Fillon e mulher recebem penas de prisão no caso dos “empregos falsos”

O ex-primeiro-ministro francês e a mulher foram condenados no caso dos “empregos falsos”. Fillon recebe pena de cinco anos, dois dos quais com prisão efectiva.

O ex-primeiro-ministro francês François Fillon e a mulher foram condenados no caso dos “empregos falsos”. Fillon, que chegou a estar bem posicionado na corrida presidencial de 2017, recebe pena de cinco anos, três dos quais com pena suspensa e dois com pena efectiva. A mulher recebe apenas pena suspensa, três anos, segundo a imprensa francesa.
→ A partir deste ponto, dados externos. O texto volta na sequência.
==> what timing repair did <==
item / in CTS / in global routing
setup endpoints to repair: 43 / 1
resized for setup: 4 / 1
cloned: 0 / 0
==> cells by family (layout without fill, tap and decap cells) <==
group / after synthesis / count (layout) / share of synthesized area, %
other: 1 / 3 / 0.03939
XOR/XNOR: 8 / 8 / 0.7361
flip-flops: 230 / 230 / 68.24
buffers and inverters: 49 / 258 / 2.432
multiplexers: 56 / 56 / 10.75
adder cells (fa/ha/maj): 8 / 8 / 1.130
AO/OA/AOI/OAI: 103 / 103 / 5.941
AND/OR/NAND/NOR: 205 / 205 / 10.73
**src/rtl/tree_add_sched.sv**
```systemverilog
// tree_add_sched: walks n/T chunks per row through tree_add, accumulates, emits row sums mod 2^D
module tree_add_sched #(
    parameter int T      = 16,
    parameter int WIDTH  = 16,
    parameter int ADDR_W = 16,
    parameter int ROW_W  = 4
) (
    input  logic              i_clk,
    input  logic              i_rst_n,
    input  logic              i_start,
    input  logic [2:0]        i_sec_lev,
    input  logic              i_mode,
    input  logic [ROW_W-1:0]  i_rows,
    output logic              o_busy,
    output logic              o_done,
    output logic              o_err,
    output logic              o_rd_en,
    output logic [ADDR_W-1:0] o_rd_addr,
    input  logic              i_rd_valid,
    output logic              o_tree_mode,
    output logic [2:0]        o_tree_sec_lev,
    output logic [WIDTH-1:0]  o_tree_element,
    input  logic [WIDTH-1:0]  i_tree_result,
    output logic [WIDTH-1:0]  o_result,
    output logic              o_result_valid,
    input  logic              i_result_ready
);
    typedef enum logic [2:0] {IDLE, FETCH, WAIT, EMIT, DONE} state_t;

    localparam logic [ADDR_W-1:0] C1 = ADDR_W'(640 / T);
    localparam logic [ADDR_W-1:0] C3 = ADDR_W'(976 / T);
    localparam logic [ADDR_W-1:0] C5 = ADDR_W'(1344 / T);

    state_t             state, state_n;
    logic [2:0]         sec_lev_q;
    logic               mode_q, err_q, sec_ok, last_chunk, last_row;
    logic [ROW_W-1:0]   rows_q, row;
    logic [ADDR_W-1:0]  chunk, n_chunks;
    logic [WIDTH-1:0]   acc, mask;

    assign sec_ok     = i_sec_lev == 3'd1 || i_sec_lev == 3'd3 || i_sec_lev == 3'd5;
    assign n_chunks   = sec_lev_q == 3'd1 ? C1 : sec_lev_q == 3'd3 ? C3 : C5;
    assign mask       = sec_lev_q == 3'd1 ? WIDTH'(32'h7FFF) : WIDTH'(32'hFFFF);
    assign last_chunk = chunk == n_chunks - ADDR_W'(1);
    assign last_row   = row == rows_q - ROW_W'(1);

    assign o_busy         = state != IDLE;
    assign o_done         = state == DONE;
    assign o_err          = err_q;
    assign o_rd_en        = state == FETCH;
    assign o_rd_addr      = ADDR_W'(row) * n_chunks + chunk;
    assign o_tree_mode    = mode_q;
    assign o_tree_sec_lev = sec_lev_q;
    assign o_tree_element = acc;
    assign o_result       = acc & mask;
    assign o_result_valid = state == EMIT;

    always_ff @(posedge i_clk or negedge i_rst_n) begin
        if (!i_rst_n) state <= IDLE;
        else          state <= state_n;
    end

    always_comb begin
        state_n = state;
        case (state)
            IDLE:    if (i_start && sec_ok) state_n = i_rows == '0 ? DONE : FETCH;
            FETCH:   state_n = WAIT;
            WAIT:    if (i_rd_valid) state_n = last_chunk ? EMIT : FETCH;
            EMIT:    if (i_result_ready) state_n = last_row ? DONE : FETCH;
            DONE:    state_n = IDLE;
            default: state_n = IDLE;
        endcase
    end

    always_ff @(posedge i_clk or negedge i_rst_n) begin
        if (!i_rst_n) begin
            sec_lev_q <= '0;
            mode_q    <= 1'b0;
            rows_q    <= '0;
            row       <= '0;
            chunk     <= '0;
            acc       <= '0;
            err_q     <= 1'b0;
        end else begin
            err_q <= state == IDLE && i_start && !sec_ok;
            if (state == IDLE && i_start && sec_ok) begin
                sec_lev_q <= i_sec_lev;
                mode_q    <= i_mode;
                rows_q    <= i_rows;
                row       <= '0;
                chunk     <= '0;
                acc       <= '0;
            end
            if (state == WAIT && i_rd_valid) begin
                acc <= i_tree_result;
                if (!last_chunk) chunk <= chunk + ADDR_W'(1);
            end
            if (state == EMIT && i_result_ready) begin
                acc   <= '0;
                chunk <= '0;
                row   <= row + ROW_W'(1);
            end
        end
    end
endmodule
```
Além das penas de prisão, das quais o casal vai recorrer, cada um deles foi multado em 375 mil euros. Para já, dado o recurso, Fillon não será levado para a prisão, mas o juiz não teve dúvidas em considerar que os pagamentos feitos à mulher foram “desproporcionais” em relação ao trabalho realizado.
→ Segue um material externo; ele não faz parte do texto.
`src/rtl/pll_reset_ctrl.sv`:
```
// PLL reset pulse and system reset release sequencer for the iCE40 PLL, clocked from the raw reference clock.
// Optional WAIT_LOCK timeout/retry is enabled by defining PLL_RST_CTRL_TIMEOUT_EN.
module pll_reset_ctrl #(
    parameter int RESET_PULSE_CYCLES = 16,
    parameter int LOCK_STABLE_CYCLES = 1024,
    parameter int TIMEOUT_CYCLES     = 65536
) (
    input  logic       clk,
    input  logic       rst,
    input  logic       pll_lock,
    input  logic       lock_lost_clr,
    output logic       pll_resetb,
    output logic       sys_rst_req,
    output logic       ready,
    output logic       lock_lost,
    output logic [3:0] retry_count
);

    localparam int MAX_RS     = (RESET_PULSE_CYCLES > LOCK_STABLE_CYCLES) ?
                                RESET_PULSE_CYCLES : LOCK_STABLE_CYCLES;
    localparam int MAX_CYCLES = (MAX_RS > TIMEOUT_CYCLES) ? MAX_RS : TIMEOUT_CYCLES;
    localparam int CNT_W      = $clog2(MAX_CYCLES) + 1;

    localparam logic [CNT_W-1:0] PULSE_LAST  = CNT_W'(RESET_PULSE_CYCLES - 1);
    localparam logic [CNT_W-1:0] STABLE_LAST = CNT_W'(LOCK_STABLE_CYCLES - 1);
`ifdef PLL_RST_CTRL_TIMEOUT_EN
    localparam logic [CNT_W-1:0] TIMEOUT_LAST = CNT_W'(TIMEOUT_CYCLES - 1);
`endif

    typedef enum logic [1:0] {
        PLL_RST   = 2'd0,
        WAIT_LOCK = 2'd1,
        STABLE    = 2'd2,
        RUN       = 2'd3
    } state_t;

    state_t           state;
    state_t           next_state;
    logic [CNT_W-1:0] cnt;
    logic [CNT_W-1:0] cnt_next;
    logic             lock_meta;
    logic             lock_s;
    logic             retry_inc;
    logic             lost_set;

    // LOCK is asynchronous to clk; only lock_s is ever used for decisions.
    always_ff @(posedge clk) begin
        if (rst) begin
            lock_meta <= 1'b0;
            lock_s    <= 1'b0;
        end else begin
            lock_meta <= pll_lock;
            lock_s    <= lock_meta;
        end
    end

    always_ff @(posedge clk) begin
        if (rst) begin
            state <= PLL_RST;
            cnt   <= '0;
        end else begin
            state <= next_state;
            cnt   <= cnt_next;
        end
    end

    always_comb begin
        next_state = state;
        cnt_next   = cnt;
        retry_inc  = 1'b0;
        lost_set   = 1'b0;
        case (state)
            PLL_RST: begin
                if (cnt == PULSE_LAST) begin
                    next_state = WAIT_LOCK;
                    cnt_next   = '0;
                end else begin
                    cnt_next = cnt + CNT_W'(1);
                end
            end
            WAIT_LOCK: begin
                if (lock_s) begin
                    next_state = STABLE;
                    cnt_next   = '0;
`ifdef PLL_RST_CTRL_TIMEOUT_EN
                end else if (cnt == TIMEOUT_LAST) begin
                    next_state = PLL_RST;
                    cnt_next   = '0;
                    retry_inc  = 1'b1;
                end else begin
                    cnt_next = cnt + CNT_W'(1);
                end
`else
                end else begin
                    cnt_next = '0;
                end
`endif
            end
            STABLE: begin
                // Any drop of lock_s restarts the whole stable interval.
                if (!lock_s) begin
                    next_state = WAIT_LOCK;
                    cnt_next   = '0;
                end else if (cnt == STABLE_LAST) begin
                    next_state = RUN;
                    cnt_next   = '0;
                end else begin
                    cnt_next = cnt + CNT_W'(1);
                end
            end
            RUN: begin
                cnt_next = '0;
                if (!lock_s) begin
                    next_state = PLL_RST;
                    retry_inc  = 1'b1;
                    lost_set   = 1'b1;
                end
            end
            default: begin
                next_state = PLL_RST;
                cnt_next   = '0;
            end
        endcase
    end

    // Outputs are registered from the next state so they change on the transition edge.
    always_ff @(posedge clk) begin
        if (rst) begin
            pll_resetb  <= 1'b0;
            sys_rst_req <= 1'b1;
            ready       <= 1'b0;
            lock_lost   <= 1'b0;
            retry_count <= 4'd0;
        end else begin
            pll_resetb  <= (next_state != PLL_RST);
            sys_rst_req <= (next_state != RUN);
            ready       <= (next_state == RUN);
            if (lost_set) begin
                lock_lost <= 1'b1;
            end else if (lock_lost_clr) begin
                lock_lost <= 1'b0;
            end
            if (retry_inc && (retry_count != 4'hF)) begin
                retry_count <= retry_count + 4'd1;
            end
        end
    end

endmodule

```
`config.mk`:
```
export PLATFORM = sky130hd
export DESIGN_NAME = pll_reset_ctrl
export DESIGN_NICKNAME = d
export VERILOG_FILES = /design/src/rtl/pll_reset_ctrl.sv
export SDC_FILE = /design/constraint.sdc
export NUM_CORES = 1
export LEC_CHECK = 0
export BUFFER_PORTS_ARGS = -buffer_cell sky130_fd_sc_hd__clkbuf_2
export CAP_MARGIN = 15
export CORE_ASPECT_RATIO = 0.7
export CORE_MARGIN = 1
export CORE_UTILIZATION = 30
export CTS_BUF_LIST = sky130_fd_sc_hd__clkbuf_4 sky130_fd_sc_hd__clkbuf_8 sky130_fd_sc_hd__clkbuf_16
export DETAILED_ROUTE_END_ITERATION = 7
export PLACE_DENSITY = 0.53
export SLEW_MARGIN = 30
export SYNTH_ARGS = -nofsm -noshare
export SYNTH_HDL_FRONTEND = slang
export SYNTH_SLANG_ARGS = --single-unit
```
`constraint.sdc`:
```
create_clock -name clk -period 3 [get_ports clk]
set_input_delay 0.3 -clock clk [delete_from_list [all_inputs] [get_ports clk]]
set_output_delay 0.3 -clock clk [all_outputs]
set_load 0.005 [all_outputs]
```
==> impl_results.md <==
* Status: finished, final reports clean
* Top post-synthesis cells by area: dfxtp_1 44%, a21oi_2 6.7%, xor2_1 5.3%
* Post-synth EDFFs at 0
* DRT antenna net count at 0
* Max Freq at 445 MHz
* # nets final at 156
* GP Congestion at 0.840
* TritonCTS clock tree: built
* Leakage at 0.547 nW
* Netlist cell types at 39
* Critical path arrival at 2.37 ns
* Largest fanout on the critical path at 10
* Placed cell count at 195
* WP buf/inv at 1
* Cells after Synth at 136
* Final WL at 2620 µm
* Max IR drop VDD at 0.300 mV
* DP HPWL at 1850 µm
* Clk Latency, worst-skew pair at 0.27 ns
* Root buf cell: clkbuf_8
* Ant diodes at 0
* Drt drc at 0
* Chip Width at 81.0 µm
* Largest net degree at the start of global routing at 18
* Die H at 57.3 µm
* Per-cell routed wire length at 12.9 µm
* Number of global-route vias before repair at 917
* Critical Path End Type: register
* Final core utilization at 0.378
* Final Max Tran Viols at 0
* Design area at 0.00153 mm²
* Hold Fails Final Rpt at 0
* Top FF cell, synth: dfxtp_1
* Syn_nets at 142
* First-pass GRT wire length at 4330 µm
* Detailed-router iteration count before antenna repair at 4
* Full die area at 0.00464 mm²
* # IOs at 12
* TritonCTS Buffers at 5
* CTS Buffer Depth at 2
* CORE AREA at 0.00404 mm²
* TNS Setup at 0 ns
* Final worst-path cycle share at 0.749
* CP Launch Type: register
* Unrepaired setup endpoints after global routing: no
* H-tree depth at 2
* Worst Path Required at 3.13 ns
* P per Cell Area at 546 mW/mm²
* Clock Skew at 0.00351 ns
* Mapped Avg Cell Area at 9.63 µm²
* Dpl cell area at 0.00141 mm²
* Initial antenna violation count at 0
* Synth top cells by count: 29 x dfxtp_1, 10 x a21oi_2, 8 x nand2_1, 8 x nor2_1, 8 x xor2_1
* Critical path class: register to register
* Routed vias/inst at 4.89
* Post-Layout Cell Count at 203
* Area growth from synthesis to layout at 16.7%
* Power, Total at 834 µW
* Synth top area share at 0.443
* DR vias at 992
* Tmin final at 2.25 ns
* Clock transition at path regs at 0.06 ns
* Slew margin rel. at 0.591
* Register area share after synthesis at 0.443
* Starting DRT DRC Count at 64
* CP cell instances: ha_1, nand2_1, or3_1, o21ai_2, buf_4, a21boi_0
* CP max stage cell: or3_1
* Cell area after synthesis at 0.00131 mm²
* Worst-margin pin slew at 0.611 ns
* Number of synthesized register bits at 29
* IO Port Bufs at 11
* Initial Util at 0.324
* Hold slack at 0.242 ns
* Final worst-path setup slack at 0.753 ns
* # setup viols final at 0
* Ys async rst share at 0
* Global route overflow at 0
* Hold WC Path Type: primary input to register
* Count leader, synth: dfxtp_1
* Dpl ws at 0.768 ns
* Number of max-cap violations at 0
* Cell taking the most area after synthesis: dfxtp_1
* Total GRT Usage at 0.124
* Critical path's top delay family: simple AND/OR/NAND/NOR gates
* # hold bufs at CTS at 0
* CTS Sinks at 29
* FP Rows at 19
* Layout cell share with drive strength beyond 1 at 0.245
* CTS-repair resized insts at 0
* Ys Warns at 0
* Max stage delay on crit path at 0.52 ns
* Setup bufs post-CTS at 0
“A senhora Fillon foi contratada para um cargo sem utilidade”, considera a sentença.

Fillon é um veterano da política francesa, foi primeiro-ministro de Nicolas Sarkozy e chegou a receber a nomeação do partido republicano para as presidenciais.

No início de 2017, liderava de forma folgada as sondagens mas a revista satírica “Le Canard Enchaîné” revelou que Penelope Fillon, que tinha sido “assistente parlamentar” durante seis anos na década de 90 e nos anos 2000, nunca fez qualquer trabalho. Mas recebeu um total de 831 mil euros pelo emprego que lhe foi atribuído.

Além do casal, Marc Joulaud, sucessor de Fillon como deputado, também foi condenado a uma pena de prisão de três anos, com pena suspensa, tal como Penelope Fillon, que num período em que estava contratada nem sequer tinha endereço de e-mail nem passe de segurança para entrar e circular no parlamento.